▸ **Exercise details**
Each line below that contains the word "uimm" must be copied.

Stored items

### src/rtl/rv_pkg.sv
// RV64 decode stage definitions
package rv_pkg;

  localparam int XLEN   = 64;
  localparam int INST_W = 32;
  localparam int GPR_AW = 5;
  localparam int CSR_AW = 12;

  // major opcodes
  localparam logic [6:0] OP_LUI    = 7'b0110111;
  localparam logic [6:0] OP_AUIPC  = 7'b0010111;
  localparam logic [6:0] OP_JAL    = 7'b1101111;
  localparam logic [6:0] OP_JALR   = 7'b1100111;
  localparam logic [6:0] OP_BRANCH = 7'b1100011;
  localparam logic [6:0] OP_LOAD   = 7'b0000011;
  localparam logic [6:0] OP_STORE  = 7'b0100011;
  localparam logic [6:0] OP_IMM    = 7'b0010011;
  localparam logic [6:0] OP_IMM32  = 7'b0011011;
  localparam logic [6:0] OP_REG    = 7'b0110011;
  localparam logic [6:0] OP_REG32  = 7'b0111011;
  localparam logic [6:0] OP_SYSTEM = 7'b1110011;

  localparam logic [CSR_AW-1:0] CSR_MSTATUS = 12'h300;
  localparam logic [CSR_AW-1:0] CSR_MTVEC   = 12'h305;
  localparam logic [CSR_AW-1:0] CSR_MEPC    = 12'h341;
  localparam logic [CSR_AW-1:0] CSR_MCAUSE  = 12'h342;

  localparam logic [XLEN-1:0] CAUSE_ECALL_M = 64'd11;

  typedef enum logic [4:0] {
    ALU_ADD, ALU_SUB, ALU_SLL, ALU_SLT, ALU_SLTU, ALU_XOR,
    ALU_SRL, ALU_SRA, ALU_OR, ALU_AND, ALU_LUI
  } alu_op_e;

  typedef enum logic [2:0] {
    CSR_NONE, CSR_WRITE, CSR_SET, CSR_CLEAR
  } csr_op_e;

  typedef struct packed {
    logic [INST_W-1:0] inst;
    logic [XLEN-1:0]   pc;
  } fs_to_ds_t;

  typedef struct packed {
    logic       alu_src1_sel;  // 0 rs1, 1 pc
    logic [1:0] alu_src2_sel;  // 0 rs2, 1 imm, 2 constant 4
    logic       word_cut;
    alu_op_e    alu_op;
    logic       gpr_wen;
    logic       csr_wen;
    logic       mem_ren;
    logic       mem_wen;
    logic [2:0] mem_op;        // funct3
    logic       csr_inst_sel;  // csr read data goes to rd
    csr_op_e    csr_op;
    logic       ebreak;
    logic       invalid;
  } decode_ctrl_t;

  typedef struct packed {
    logic [XLEN-1:0]   rs1data;
    logic [XLEN-1:0]   rs2data;
    logic [XLEN-1:0]   csrrdata;
    logic [XLEN-1:0]   imm;
    logic [XLEN-1:0]   pc;
    logic [GPR_AW-1:0] rd;
    logic [CSR_AW-1:0] csr;
    decode_ctrl_t      ctrl;
  } ds_to_es_t;

  typedef struct packed {
    logic            taken;
    logic [XLEN-1:0] target;
  } br_bus_t;

  typedef struct packed {
    logic              gpr_wen;
    logic [GPR_AW-1:0] gpr_waddr;
    logic [XLEN-1:0]   gpr_wdata;
    logic              csr_wen;
    logic [CSR_AW-1:0] csr_waddr;
    logic [XLEN-1:0]   csr_wdata;
  } ws_to_rf_t;

  // zero means no destination
  typedef struct packed {
    logic [GPR_AW-1:0] gpr_rd;
    logic [CSR_AW-1:0] csr_rd;
  } stage_rd_t;

endpackage

### src/rtl/rv_decoder.sv
// RV64I and Zicsr instruction decoder
`timescale 1ns/10ps

module rv_decoder (
  input  logic [rv_pkg::INST_W-1:0] i_inst,
  output logic [rv_pkg::GPR_AW-1:0] o_rs1,
  output logic [rv_pkg::GPR_AW-1:0] o_rs2,
  output logic [rv_pkg::GPR_AW-1:0] o_rd,
  output logic [rv_pkg::CSR_AW-1:0] o_csr,
  output logic [rv_pkg::XLEN-1:0]   o_imm,
  output rv_pkg::decode_ctrl_t      o_ctrl,
  output logic                      o_bren,
  output logic [2:0]                o_brfunc,
  output logic                      o_jal,
  output logic                      o_jalr,
  output logic                      o_ecall,
  output logic                      o_mret
);
  import rv_pkg::*;

  localparam logic [INST_W-1:0] INST_ECALL  = 32'h0000_0073;
  localparam logic [INST_W-1:0] INST_EBREAK = 32'h0010_0073;
  localparam logic [INST_W-1:0] INST_MRET   = 32'h3020_0073;

  logic [6:0]      opcode;
  logic [2:0]      funct3;
  logic [6:0]      funct7;
  logic [XLEN-1:0] imm_i;
  logic [XLEN-1:0] imm_s;
  logic [XLEN-1:0] imm_b;
  logic [XLEN-1:0] imm_u;
  logic [XLEN-1:0] imm_j;
  logic [XLEN-1:0] imm_z;
  logic            legal;
  logic            alt;

  function automatic alu_op_e f3_alu(input logic [2:0] f3, input logic alt_op);
    case (f3)
      3'b000:  return alt_op ? ALU_SUB : ALU_ADD;
      3'b001:  return ALU_SLL;
      3'b010:  return ALU_SLT;
      3'b011:  return ALU_SLTU;
      3'b100:  return ALU_XOR;
      3'b101:  return alt_op ? ALU_SRA : ALU_SRL;
      3'b110:  return ALU_OR;
      default: return ALU_AND;
    endcase
  endfunction

  assign opcode = i_inst[6:0];
  assign funct3 = i_inst[14:12];
  assign funct7 = i_inst[31:25];

  // raw fields used by the hazard check in every format
  assign o_rs1 = i_inst[19:15];
  assign o_rs2 = i_inst[24:20];
  assign o_rd  = i_inst[11:7];
  assign o_csr = i_inst[31:20];

  assign imm_i = {{(XLEN-12){i_inst[31]}}, i_inst[31:20]};
  assign imm_s = {{(XLEN-12){i_inst[31]}}, i_inst[31:25], i_inst[11:7]};
  assign imm_b = {{(XLEN-12){i_inst[31]}}, i_inst[7], i_inst[30:25], i_inst[11:8], 1'b0};
  assign imm_u = {{(XLEN-32){i_inst[31]}}, i_inst[31:12], 12'b0};
  assign imm_j = {{(XLEN-20){i_inst[31]}}, i_inst[19:12], i_inst[20], i_inst[30:21], 1'b0};
  assign imm_z = {{(XLEN-5){1'b0}}, i_inst[19:15]};  // csr uimm

  assign alt = i_inst[30];

  always_comb begin
    o_ctrl        = '0;
    o_ctrl.mem_op = funct3;
    o_imm         = imm_i;
    o_bren        = 1'b0;
    o_brfunc      = funct3;
    o_jal         = 1'b0;
    o_jalr        = 1'b0;
    o_ecall       = 1'b0;
    o_mret        = 1'b0;
    legal         = 1'b1;
    case (opcode)
      OP_LUI: begin
        o_imm               = imm_u;
        o_ctrl.alu_op       = ALU_LUI;
        o_ctrl.alu_src2_sel = 2'd1;
        o_ctrl.gpr_wen      = 1'b1;
      end
      OP_AUIPC, OP_JAL: begin
        o_imm               = (opcode == OP_JAL) ? imm_j : imm_u;
        o_jal               = (opcode == OP_JAL);
        o_ctrl.alu_src1_sel = 1'b1;
        o_ctrl.alu_src2_sel = (opcode == OP_JAL) ? 2'd2 : 2'd1;  // link is pc + 4
        o_ctrl.gpr_wen      = 1'b1;
      end
      OP_JALR: begin
        legal               = (funct3 == 3'b000);
        o_jalr              = 1'b1;
        o_ctrl.alu_src1_sel = 1'b1;
        o_ctrl.alu_src2_sel = 2'd2;
        o_ctrl.gpr_wen      = 1'b1;
      end
      OP_BRANCH: begin
        legal  = (funct3[2:1] != 2'b01);
        o_imm  = imm_b;
        o_bren = 1'b1;
      end
      OP_LOAD: begin
        legal               = (funct3 != 3'b111);
        o_ctrl.alu_src2_sel = 2'd1;
        o_ctrl.mem_ren      = 1'b1;
        o_ctrl.gpr_wen      = 1'b1;
      end
      OP_STORE: begin
        legal               = !funct3[2];
        o_imm               = imm_s;
        o_ctrl.alu_src2_sel = 2'd1;
        o_ctrl.mem_wen      = 1'b1;
      end
      OP_IMM, OP_IMM32: begin
        if (opcode == OP_IMM32) begin
          legal = (funct3 == 3'b000) || (funct3 == 3'b001 && funct7 == 7'b0) ||
                  (funct3 == 3'b101 && (funct7 == 7'b0 || funct7 == 7'b0100000));
        end else if (funct3 == 3'b001) begin
          legal = (i_inst[31:26] == 6'b0);  // 6-bit shamt
        end else if (funct3 == 3'b101) begin
          legal = (i_inst[31:26] == 6'b0) || (i_inst[31:26] == 6'b010000);
        end
        o_ctrl.alu_op       = f3_alu(funct3, alt && funct3 == 3'b101);
        o_ctrl.alu_src2_sel = 2'd1;
        o_ctrl.word_cut     = (opcode == OP_IMM32);
        o_ctrl.gpr_wen      = 1'b1;
      end
      OP_REG, OP_REG32: begin
        legal = (funct7 == 7'b0) ||
                (funct7 == 7'b0100000 && (funct3 == 3'b000 || funct3 == 3'b101));
        if (opcode == OP_REG32 && funct3 != 3'b000 && funct3 != 3'b001 &&
            funct3 != 3'b101) begin
          legal = 1'b0;
        end
        o_ctrl.alu_op   = f3_alu(funct3, alt);
        o_ctrl.word_cut = (opcode == OP_REG32);
        o_ctrl.gpr_wen  = 1'b1;
      end
      OP_SYSTEM: begin
        o_imm = imm_z;
        if (funct3 == 3'b000) begin
          case (i_inst)
            INST_ECALL:  o_ecall = 1'b1;
            INST_EBREAK: o_ctrl.ebreak = 1'b1;
            INST_MRET:   o_mret = 1'b1;
            default:     legal = 1'b0;
          endcase
        end else begin
          legal               = (funct3 != 3'b100);
          o_ctrl.alu_src2_sel = funct3[2] ? 2'd1 : 2'd0;  // uimm or rs1
          o_ctrl.gpr_wen      = 1'b1;
          o_ctrl.csr_wen      = 1'b1;
          o_ctrl.csr_inst_sel = 1'b1;
          case (funct3[1:0])
            2'b01:   o_ctrl.csr_op = CSR_WRITE;
            2'b10:   o_ctrl.csr_op = CSR_SET;
            default: o_ctrl.csr_op = CSR_CLEAR;
          endcase
        end
      end
      default: legal = 1'b0;
    endcase

    if (!legal) begin  // nothing may write or redirect
      o_ctrl         = '0;
      o_ctrl.invalid = 1'b1;
      o_bren         = 1'b0;
      o_jal          = 1'b0;
      o_jalr         = 1'b0;
      o_ecall        = 1'b0;
      o_mret         = 1'b0;
    end
  end

endmodule

### src/rtl/rv_gpr_file.sv
// General register file
`timescale 1ns/10ps

module rv_gpr_file (
  input  logic                      i_clk,
  input  logic [rv_pkg::GPR_AW-1:0] i_raddr1,
  output logic [rv_pkg::XLEN-1:0]   o_rdata1,
  input  logic [rv_pkg::GPR_AW-1:0] i_raddr2,
  output logic [rv_pkg::XLEN-1:0]   o_rdata2,
  input  logic                      i_wen,
  input  logic [rv_pkg::GPR_AW-1:0] i_waddr,
  input  logic [rv_pkg::XLEN-1:0]   i_wdata
);
  import rv_pkg::*;

  logic [XLEN-1:0] regs [1:2**GPR_AW-1];  // no storage for x0

  always_ff @(posedge i_clk) begin
    if (i_wen && i_waddr != '0) begin
      regs[i_waddr] <= i_wdata;
    end
  end

  // no write bypass
  assign o_rdata1 = (i_raddr1 == '0) ? '0 : regs[i_raddr1];
  assign o_rdata2 = (i_raddr2 == '0) ? '0 : regs[i_raddr2];

endmodule

### src/rtl/rv_csr_file.sv
// Machine mode CSR file
`timescale 1ns/10ps

module rv_csr_file #(
  parameter logic [rv_pkg::XLEN-1:0] MTVEC_RESET = 64'h8000_0000
) (
  input  logic                      i_clk,
  input  logic                      i_reset,
  input  logic [rv_pkg::CSR_AW-1:0] i_raddr,
  output logic [rv_pkg::XLEN-1:0]   o_rdata,
  input  logic                      i_wen,
  input  logic [rv_pkg::CSR_AW-1:0] i_waddr,
  input  logic [rv_pkg::XLEN-1:0]   i_wdata,
  input  logic                      i_trap,
  input  logic [rv_pkg::XLEN-1:0]   i_epc,
  output logic [rv_pkg::XLEN-1:0]   o_mtvec,
  output logic [rv_pkg::XLEN-1:0]   o_mepc
);
  import rv_pkg::*;

  logic [XLEN-1:0] mstatus;
  logic [XLEN-1:0] mtvec;
  logic [XLEN-1:0] mepc;
  logic [XLEN-1:0] mcause;

  always_ff @(posedge i_clk) begin
    if (i_reset) begin
      mstatus <= '0;
      mtvec   <= MTVEC_RESET;
      mepc    <= '0;
      mcause  <= '0;
    end else begin
      if (i_wen) begin
        case (i_waddr)
          CSR_MSTATUS: mstatus <= i_wdata;
          CSR_MTVEC:   mtvec   <= i_wdata;
          CSR_MEPC:    mepc    <= i_wdata;
          CSR_MCAUSE:  mcause  <= i_wdata;
          default: ;
        endcase
      end
      // trap comes last, so it wins over writeback
      if (i_trap) begin
        mepc   <= i_epc;
        mcause <= CAUSE_ECALL_M;
      end
    end
  end

  always_comb begin
    case (i_raddr)
      CSR_MSTATUS: o_rdata = mstatus;
      CSR_MTVEC:   o_rdata = mtvec;
      CSR_MEPC:    o_rdata = mepc;
      CSR_MCAUSE:  o_rdata = mcause;
      default:     o_rdata = '0;
    endcase
  end

  assign o_mtvec = mtvec;
  assign o_mepc  = mepc;

  a_trap_capture: assert property (@(posedge i_clk) disable iff (i_reset)
    i_trap |=> (mepc == $past(i_epc) && mcause == CAUSE_ECALL_M));

endmodule

### src/rtl/rv_branch_unit.sv
// Branch, jump and trap redirect
`timescale 1ns/10ps

module rv_branch_unit (
  input  logic                    i_valid,
  input  logic [rv_pkg::XLEN-1:0] i_pc,
  input  logic [rv_pkg::XLEN-1:0] i_imm,
  input  logic [rv_pkg::XLEN-1:0] i_rs1data,
  input  logic [rv_pkg::XLEN-1:0] i_rs2data,
  input  logic                    i_bren,
  input  logic [2:0]              i_brfunc,
  input  logic                    i_jal,
  input  logic                    i_jalr,
  input  logic                    i_ecall,
  input  logic                    i_mret,
  input  logic [rv_pkg::XLEN-1:0] i_mtvec,
  input  logic [rv_pkg::XLEN-1:0] i_mepc,
  output rv_pkg::br_bus_t         o_br_bus
);
  import rv_pkg::*;

  logic            eq;
  logic            lt;
  logic            ltu;
  logic            cond;
  logic [XLEN-1:0] pc_rel;
  logic [XLEN-1:0] jalr_sum;

  assign eq  = (i_rs1data == i_rs2data);
  assign lt  = ($signed(i_rs1data) < $signed(i_rs2data));
  assign ltu = (i_rs1data < i_rs2data);

  always_comb begin
    case (i_brfunc)
      3'b000:  cond = eq;    // beq
      3'b001:  cond = !eq;   // bne
      3'b100:  cond = lt;
      3'b101:  cond = !lt;
      3'b110:  cond = ltu;
      3'b111:  cond = !ltu;
      default: cond = 1'b0;
    endcase
  end

  assign pc_rel   = i_pc + i_imm;
  assign jalr_sum = i_rs1data + i_imm;

  always_comb begin
    o_br_bus.taken = i_valid && ((i_bren && cond) || i_jal || i_jalr || i_ecall || i_mret);
    if (i_ecall) begin
      o_br_bus.target = i_mtvec;
    end else if (i_mret) begin
      o_br_bus.target = i_mepc;
    end else if (i_jalr) begin
      o_br_bus.target = {jalr_sum[XLEN-1:1], 1'b0};
    end else begin
      o_br_bus.target = pc_rel;  // branch or jal
    end
  end

endmodule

▸ **Solved problem**
  assign imm_z = {{(XLEN-5){1'b0}}, i_inst[19:15]};  // csr uimm
          o_ctrl.alu_src2_sel = funct3[2] ? 2'd1 : 2'd0;  // uimm or rs1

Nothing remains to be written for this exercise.